▸ **Directions for this task**
Reproduce word for word the lines between those holding "since no slave" and "One display digit", inclusive, and nothing else from the data below.

Collected data:
************
### config.mk
export PLATFORM = sky130hd
export DESIGN_NAME = mpic_wb
export DESIGN_NICKNAME = d
export VERILOG_FILES = /design/src/include/marin_params.svh /design/src/logic/wb_pkg.sv /design/src/logic/periph_pkg.sv /design/src/logic/mpic_wb.sv
export SDC_FILE = /design/constraint.sdc
export NUM_CORES = 1
export LEC_CHECK = 0
export ABC_CLOCK_PERIOD_IN_PS = 1600
export BUFFER_PORTS_ARGS = -buffer_cell sky130_fd_sc_hd__buf_4
export CAP_MARGIN = 20
export CORE_MARGIN = 4
export CORE_UTILIZATION = 37
export DETAILED_ROUTE_END_ITERATION = 7
export PLACE_DENSITY = 0.77
export SYNTH_ARGS = -nofsm -noshare
export SYNTH_HDL_FRONTEND = slang
export SYNTH_SLANG_ARGS = --single-unit
### constraint.sdc
create_clock -name clk_i -period 1.6 [get_ports clk_i]
set_clock_uncertainty 0.05 [all_clocks]
set_input_delay 0.32 -clock clk_i [delete_from_list [all_inputs] [get_ports clk_i]]
set_output_delay 0.32 -clock clk_i [all_outputs]
set_load 0.03 [all_outputs]
### src/include/marin_params.svh
// Address map and timing constants for the peripheral subsystem.
// All bases are byte addresses and every base is aligned to its region size.
// The watchdog limit must be at least 2.
`ifndef MARIN_PARAMS_SVH
`define MARIN_PARAMS_SVH

// Word RAM at byte address 0, 512 words, 1 KB region
`define MARIN_RAM_BASE 32'h0000_0000
`define MARIN_RAM_ADDR_BITS 9

// Each register slave owns a 4-byte slot
`define MARIN_REG_ADDR_BITS 2

// Hex display, interrupt controller and watchdog status
`define MARIN_DISP_BASE 32'hF000_0000
`define MARIN_PIC_BASE 32'hF000_0010
`define MARIN_WDT_BASE 32'hF000_0020

// Timer tick period in clocks
`define MARIN_TICK_PERIOD 100

// Strobe cycles without ack before the watchdog ends the cycle
`define MARIN_WDT_LIMIT 16

`endif

### src/logic/wb_pkg.sv
// Bus types for the 16-bit Wishbone-style peripheral bus.
// Cyc and stb are merged into a single strobe since no slave
// distinguishes them.
package wb_pkg;

  // Byte address from the master
  typedef logic [31:0] wb_addr_t;

  // One bus data word
  typedef logic [15:0] wb_data_t;

  // Byte-lane select, bit 0 is the low byte
  typedef logic [1:0] wb_sel_t;

  // Master to slave
  typedef struct packed {
    wb_addr_t adr;
    wb_data_t dat;
    wb_sel_t  sel;
    logic     we;
    logic     stb;
  } wb_req_t;

  // Slave to master, dat is valid while ack is high
  typedef struct packed {
    wb_data_t dat;
    logic     ack;
  } wb_rsp_t;

endpackage

### src/logic/periph_pkg.sv
// Types shared by the peripherals.
// Segment patterns are active low with bit 0 driving segment a.
package periph_pkg;

  // Bits 3..0 are the buttons, bit 4 is the timer tick
  typedef logic [4:0] irq_vec_t;

  // One display digit
  typedef logic [3:0] hex_digit_t;

  // Segments g..a, active low
  typedef logic [6:0] seg7_t;

  // Bus watchdog FSM
  typedef enum logic [1:0] {
    WDT_IDLE,
    WDT_WAIT,
    WDT_FAULT
  } wdt_state_e;

  // Saturating count of terminated cycles
  typedef logic [7:0] wdt_count_t;

endpackage

### src/logic/mpic_wb.sv
// Interrupt controller for five edge-triggered lines.
// Offset 0 reads pending, write 1 to clear. Offset 2 is the enable mask.
// Input lines are expected to be synchronous to clk_i.
module mpic_wb (
  input  logic                 clk_i,
  input  logic                 arst_n_i,
  input  wb_pkg::wb_req_t      req_i,
  output wb_pkg::wb_rsp_t      rsp_o,
  input  periph_pkg::irq_vec_t irq_i,
  output logic                 irq_o
);

  periph_pkg::irq_vec_t irq_prev_q;
  periph_pkg::irq_vec_t pending_q;
  periph_pkg::irq_vec_t enable_q;
  periph_pkg::irq_vec_t rise;
  periph_pkg::irq_vec_t clr;
  logic                 ack_q;
  wb_pkg::wb_data_t     dat_q;
  logic                 access;
  logic                 wr_low;

  assign access = req_i.stb & ~ack_q;
  // All register bits live in the low byte lane
  assign wr_low = access & req_i.we & req_i.sel[0];
  assign rise   = irq_i & ~irq_prev_q;
  assign clr    = (wr_low && !req_i.adr[1]) ? req_i.dat[4:0] : '0;

  always_ff @(posedge clk_i or negedge arst_n_i) begin
    if (!arst_n_i) begin
      irq_prev_q <= '0;
      pending_q  <= '0;
      enable_q   <= '0;
      ack_q      <= 1'b0;
    end else begin
      irq_prev_q <= irq_i;
      ack_q      <= access;
      // A new edge wins over a clear in the same cycle
      pending_q  <= (pending_q & ~clr) | rise;
      if (wr_low && req_i.adr[1]) begin
        enable_q <= req_i.dat[4:0];
      end
    end
  end

  always_ff @(posedge clk_i) begin
    if (access) begin
      dat_q <= {11'b0, req_i.adr[1] ? enable_q : pending_q};
    end
  end

  assign rsp_o.dat = dat_q;
  assign rsp_o.ack = ack_q;
  assign irq_o     = |(pending_q & enable_q);

endmodule

* After elaboration in Yosys (flattened, before gate mapping)
Cells that the tools add are included.
W data, S select, Z words.
** Cells by class
- Shift-type cells :: 0
- Equal/unequal tests :: 0
- Reduce and logical (&&, ||, !) cells :: 4
- $add $sub $neg :: 0
- Mux-type cells :: 2
- Bitwise gates (word level) :: 10
- $lt $le $gt $ge :: 0
- Multiply operators :: 0
- Div/mod/pow operators :: 0
** Operators with widths (number)
- $and A5 B5 Y5 :: 3
- $mux W5 :: 2
- $not A5 Y5 :: 2
- $or A5 B5 Y5 :: 1
- $reduce_or A5 Y1 :: 1
- $and A1 B1 Y1 :: 3
- $logic_and A1 B1 Y1 :: 2
- $logic_not A1 Y1 :: 1
- $not A1 Y1 :: 1
** Word-level totals
- Input bits :: 59
- Memories :: 0
- Memory bits (writable) :: 0
- Logic and storage cells :: 21
- ROM bits :: 0
- Output and inout port bits :: 18
- Flip-flop bits (word level) :: 21
- Latch bits :: 0

* Logic depth before layout (Yosys ltp)
Gate-level depths: netlist of run 1.
- Depth in word-level cells :: 9
- Gate-level depth with buffers :: 4
- Mapped depth without buffers :: 3

* Worst setup path before layout of run 1
Ideal clock, no wire load.
- Kind :: register to output
- Start :: register enable_q[0]
- End :: output irq_o
- Stages on the path, launching flop included :: 3
- Path buffers :: 0
- Arrival time :: 0.917 ns
- Path slack :: 0.313 ns
- Data required time :: 1.230 ns
- Cell sequence :: dfrtp_1 > a222oi_1 > nand2_1
** On the way
- Longest elaborated chain between the ends :: 2
** RTL lines
- from (decl) :: RTL line mpic_wb.sv:15 : periph_pkg::irq_vec_t enable_q;
- from (signal assigned) :: RTL line mpic_wb.sv:41 : enable_q <= req_i.dat[4:0];
- $and A5 B5 Y5 :: RTL line mpic_wb.sv:54 : assign irq_o = |(pending_q & enable_q);
- $reduce_or A5 Y1 :: RTL line mpic_wb.sv:54
- to (decl) :: RTL line mpic_wb.sv:10 : output logic irq_o
No other way between the ends.

* Worst setup path after layout of run 1
- Start :: register pending_q[0]
- End :: output irq_o
** On the way
- Longest elaborated chain between the ends :: 2
** RTL lines
- from (decl) :: RTL line mpic_wb.sv:14 : periph_pkg::irq_vec_t pending_q;
- from (signal assigned) :: RTL line mpic_wb.sv:39 : pending_q <= (pending_q & ~clr) | rise;
- $and A5 B5 Y5 :: RTL line mpic_wb.sv:54
- $reduce_or A5 Y1 :: RTL line mpic_wb.sv:54
No other way between the ends.

==> impl_results.html, run 1 <==
<table>
<tr><th>Metric</th><th>Value</th></tr>
<tr><th colspan="2">Clocking</th></tr>
<tr><td>Clock insertion delay at the later pin of the skew report</td><td>310 ps</td></tr>
<tr><td>Maximum clock path buffer count</td><td>2</td></tr>
<tr><td>Count of clock tree sinks</td><td>21</td></tr>
<tr><td># Post-CTS Setup Buffers</td><td>0</td></tr>
<tr><td>Reg clk slew, reported paths</td><td>110 ps</td></tr>
<tr><td>Clock buffer count from CTS</td><td>3</td></tr>
<tr><td>CTS tree</td><td>yes</td></tr>
<tr><td>CTS H-tree depth</td><td>1</td></tr>
<tr><td>Clock tree root driver cell</td><td>sky130_fd_sc_hd__clkbuf_4</td></tr>
<tr><th colspan="2">Synthesis</th></tr>
<tr><td>Count leader, synth</td><td>sky130_fd_sc_hd__dfrtp_1</td></tr>
<tr><td>Async set or reset register ratio after synthesis</td><td>0.762</td></tr>
<tr><td>Share of the yosys chip area belonging to registers</td><td>0.594</td></tr>
<tr><td>Number of synthesized flops with an enable pin</td><td>5</td></tr>
<tr><td>Yosys top cell area share</td><td>0.432</td></tr>
<tr><td>Ranking of synthesized cells by area</td><td>sky130_fd_sc_hd__dfrtp_1 43%, sky130_fd_sc_hd__edfxtp_1 16%, sky130_fd_sc_hd__mux2_2 12%</td></tr>
<tr><td>Top post-synthesis cells by count</td><td>16 x sky130_fd_sc_hd__dfrtp_1, 12 x sky130_fd_sc_hd__buf_4, 10 x sky130_fd_sc_hd__mux2_2, 10 x sky130_fd_sc_hd__o21ai_0</td></tr>
<tr><td>Count of state elements after synthesis</td><td>21</td></tr>
<tr><td>Most used flip-flop cell after synthesis</td><td>sky130_fd_sc_hd__dfrtp_1</td></tr>
<tr><td>Yosys top cell by area</td><td>sky130_fd_sc_hd__dfrtp_1</td></tr>
<tr><td>Cells after Synth</td><td>71</td></tr>
<tr><td>Total number of yosys warnings</td><td>0</td></tr>
<tr><td>Netlist Area Pre-Place</td><td>927 um2</td></tr>
<tr><td>Average cell area after synthesis</td><td>13.1 um2</td></tr>
<tr><td>Number of different library cells in the post-synthesis netlist</td><td>15</td></tr>
<tr><th colspan="2">Global routing</th></tr>
<tr><td>Vias in the first global route</td><td>560</td></tr>
<tr><td>Global-route wire length before repair</td><td>2540 um</td></tr>
<tr><td>Total congestion overflow</td><td>0</td></tr>
<tr><td>Antenna violations before repair</td><td>0</td></tr>
<tr><td>Pin count of the biggest net entering global routing</td><td>17</td></tr>
<tr><td>Overall track demand over capacity in global routing</td><td>0.103</td></tr>
<tr><th colspan="2">Worst setup path</th></tr>
<tr><td>Critical Path Source Type</td><td>register</td></tr>
<tr><td>Largest fanout of any net on the critical path</td><td>3</td></tr>
<tr><td>Crit path capture type</td><td>output port</td></tr>
<tr><td>Startpoint of the most critical register-to-register path</td><td>ack_q$_DFF_PN0_</td></tr>
<tr><td>Worst setup path startpoint</td><td>pending_q[0]$_DFF_PN0_</td></tr>
<tr><td>Kind of critical path</td><td>register to output port</td></tr>
<tr><td>Arrival @ worst endpoint</td><td>1350 ps</td></tr>
<tr><td>Crit path required time</td><td>1230 ps</td></tr>
<tr><th colspan="2">STA</th></tr>
<tr><td>Setup violation total in the final timing report</td><td>1</td></tr>
<tr><td>Maximum clock rate</td><td>580 MHz</td></tr>
<tr><td>Final critical-path share of the clock period</td><td>1.08</td></tr>
<tr><td>RSZ-0062 raised after global routing</td><td>yes</td></tr>
<tr><td>Final max-slew violation count</td><td>0</td></tr>
<tr><td>Minimum clock period after layout</td><td>1720 ps</td></tr>
<tr><td>Endpoints failing hold</td><td>0</td></tr>
<tr><td>PnR worst setup slack</td><td>-125 ps</td></tr>
<tr><th colspan="2">Floorplan</th></tr>
<tr><td>Number of top-level pins</td><td>77</td></tr>
<tr><td>Floorplan Core Area</td><td>0.00230 mm2</td></tr>
<tr><td>Site row count</td><td>17</td></tr>
<tr><td>Starting utilization of the core area</td><td>0.404</td></tr>
<tr><td>Vert. Die Dim</td><td>58.1 um</td></tr>
<tr><td>Width of the die</td><td>58.1 um</td></tr>
<tr><td>Die ar.</td><td>0.00337 mm2</td></tr>
<tr><th colspan="2">Routing</th></tr>
<tr><td>Remaining routing DRC violations</td><td>0</td></tr>
<tr><td>Post-Route WL</td><td>1590 um</td></tr>
<tr><td>Routed Antenna Nets</td><td>0</td></tr>
<tr><td>DRT iter0 DRCs</td><td>10</td></tr>
<tr><td>Average via count per standard cell</td><td>4.52</td></tr>
<tr><td>Routed vias</td><td>556</td></tr>
<tr><td>Routed length per instance</td><td>13.0 um</td></tr>
<tr><td>Pre-Repair DR Iteration Count</td><td>2</td></tr>
<tr><th colspan="2">Min path</th></tr>
<tr><td>Class of the worst hold path</td><td>input pin to register</td></tr>
<tr><td>Startpoint of the worst hold path</td><td>irq_i[4]</td></tr>
<tr><th colspan="2">Final layout</th></tr>
<tr><td>Layout cell share with drive strength beyond 1</td><td>0.400</td></tr>
<tr><td>Area delta synth-&gt;final</td><td>19.8%</td></tr>
<tr><td>Fill cells</td><td>224</td></tr>
<tr><td>Final #Nets</td><td>155</td></tr>
<tr><td>Sequential cell area</td><td>551 um2</td></tr>
<tr><td>Post-layout utilization of the core</td><td>0.484</td></tr>
<tr><td>Total area of multi-input combinational cells</td><td>300 um2</td></tr>
<tr><td>Ant diodes</td><td>0</td></tr>
<tr><th colspan="2">Placed design</th></tr>
<tr><td>Last weighted congestion value of the routability-driven placer</td><td>0.719</td></tr>
<tr><td>IO buf count</td><td>22</td></tr>
<tr><th colspan="2">Power</th></tr>
<tr><td>Total power of the final layout</td><td>0.00113 W</td></tr>
<tr><td>Leak</td><td>0.494 nW</td></tr>
<tr><td>Total power per unit cell area</td><td>1020 mW/mm2</td></tr>
<tr><td>Maximum vdd ir drop</td><td>0.443 mV</td></tr>
<tr><th colspan="2">Run status</th></tr>
<tr><td>Run status</td><td>finished, violations left</td></tr>
<tr><td>Violations in the final reports</td><td>negative setup slack</td></tr>
<tr><th colspan="2">Job</th></tr>
<tr><td>Reported max-cap violation count</td><td>0</td></tr>
</table>
state kept, by name, summed over array words and instances (netlist names):
| register | cells |
|---|---|
| ack_q | 1 |
| irq_prev_q | 5 |
| enable_q | 5 |
| dat_q | 5 |
| pending_q | 5 |
path summary, 6_finish.rpt:
check	endpoint	slack [ps]	cells after the start
min	irq_prev_q[4]$_DFF_PN0_	70	1
min in group asynchronous	pending_q[0]$_DFF_PN0_	340	2
min reg2reg	pending_q[4]$_DFF_PN0_	380	1
max in group asynchronous	pending_q[1]$_DFF_PN0_	980	2
max reg2reg	enable_q[4]$_DFFE_PN0P_	290	3
max	irq_o	-120	3
power by group:
part,internal [W],switching [W]
logic,0.000108,0.000129
registers,0.000612,0.0000324
clock network,0.0000934,0.000160
stage by stage:
step / setup TNS, ps / hold WS [ps] / area (um2) / setup WS, ps / std cells
floorplan: 0 / -25.6 / 965 / 313 / 81
global placement: 0 / 138 / 1070 / 226 / 118
detailed placement: 0 / 141 / 1070 / 206 / 118
CTS: -131 / 62.6 / 1110 / -131 / 123
global route: -255 / 52.6 / 1110 / -255 / 123
finish: -125 / 68.8 / 1110 / -125 / 123
layer usage:
metal / track usage / routed length, um / up-vias
met5: 0 / 0 / -
met3: 0.0223 / 146 / 3
met2: 0.169 / 757 / 29
li1: - / - / 266
met4: 0.0596 / 30 / 0
met1: 0.122 / 659 / 258
placed cells by master (no fill, tap or decap):
master	count
sky130_fd_sc_hd__a222oi_1	1
sky130_fd_sc_hd__a22oi_1	1
sky130_fd_sc_hd__buf_4	21
sky130_fd_sc_hd__buf_6	1
sky130_fd_sc_hd__clkbuf_4	3
sky130_fd_sc_hd__clkinv_2	1
sky130_fd_sc_hd__conb_1	11
sky130_fd_sc_hd__dfrtp_1	16
sky130_fd_sc_hd__dlygate4sd3_1	1
sky130_fd_sc_hd__edfxtp_1	5
sky130_fd_sc_hd__inv_1	5
sky130_fd_sc_hd__mux2_2	10
sky130_fd_sc_hd__nand2_1	1
sky130_fd_sc_hd__nand2b_1	5
sky130_fd_sc_hd__nand4_4	1
sky130_fd_sc_hd__nand4b_1	1
sky130_fd_sc_hd__nor2b_4	1
sky130_fd_sc_hd__o21ai_0	10
cells by family (layout without fill, tap and decap cells):
logic type	count (synthesis)	count (layout)	synth area share
flops	21	21	0.594
buf+inv	18	32	0.123
compound gates	12	12	0.0729
mux	10	10	0.121
simple gates	9	9	0.0850
other cells	1	11	0.00404
worst max-delay path: stages, from the launching register on:
cell and delay (ps):
sky130_fd_sc_hd__dfrtp_1 410, sky130_fd_sc_hd__a222oi_1 350, sky130_fd_sc_hd__nand2_1 130, sky130_fd_sc_hd__buf_6 150
final cells by class:
cell class,count,area share
clock buffer,3,0.0203
clock inverter,1,0.00450
tap,28,0.0315
timing repair buffer,23,0.161
inverter,5,0.0169
sequential,21,0.495
multi-input combinational,42,0.270
timing repair:
item                                   4_1_cts  5_1_grt
hold buffers                                 1        0
endpoints found under the hold margin       16        0
setup endpoints to repair                    1        1
resized for setup                            1        0
pin swaps                                    2        0
Note: power is estimated with default switching activity, not from simulation.
==> inputs of run 2 (changes only) <==
Settings changed: ABC_AREA set to 1, CORE_UTILIZATION 37 to 38, PLACE_DENSITY 0.77 to 0.79, RECOVER_POWER set to 25.
==> run 2 against run 1 <==
Net effect:
- the flow still finishes with violations (negative setup slack)
- synthesized cell count is 48% higher
- die area decreased by 0.67%
- maximum frequency rose by 7.4%
- via count increased by 24%
- cell count up 30%
- final area increased by 1.5%
- critical path type unchanged
- critical endpoint unchanged
- largest power group unchanged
************
▸ **Output below**
// Cyc and stb are merged into a single strobe since no slave
// distinguishes them.
package wb_pkg;

  // Byte address from the master
  typedef logic [31:0] wb_addr_t;

  // One bus data word
  typedef logic [15:0] wb_data_t;

  // Byte-lane select, bit 0 is the low byte
  typedef logic [1:0] wb_sel_t;

  // Master to slave
  typedef struct packed {
    wb_addr_t adr;
    wb_data_t dat;
    wb_sel_t  sel;
    logic     we;
    logic     stb;
  } wb_req_t;

  // Slave to master, dat is valid while ack is high
  typedef struct packed {
    wb_data_t dat;
    logic     ack;
  } wb_rsp_t;

endpackage

### src/logic/periph_pkg.sv
// Types shared by the peripherals.
// Segment patterns are active low with bit 0 driving segment a.
package periph_pkg;

  // Bits 3..0 are the buttons, bit 4 is the timer tick
  typedef logic [4:0] irq_vec_t;

  // One display digit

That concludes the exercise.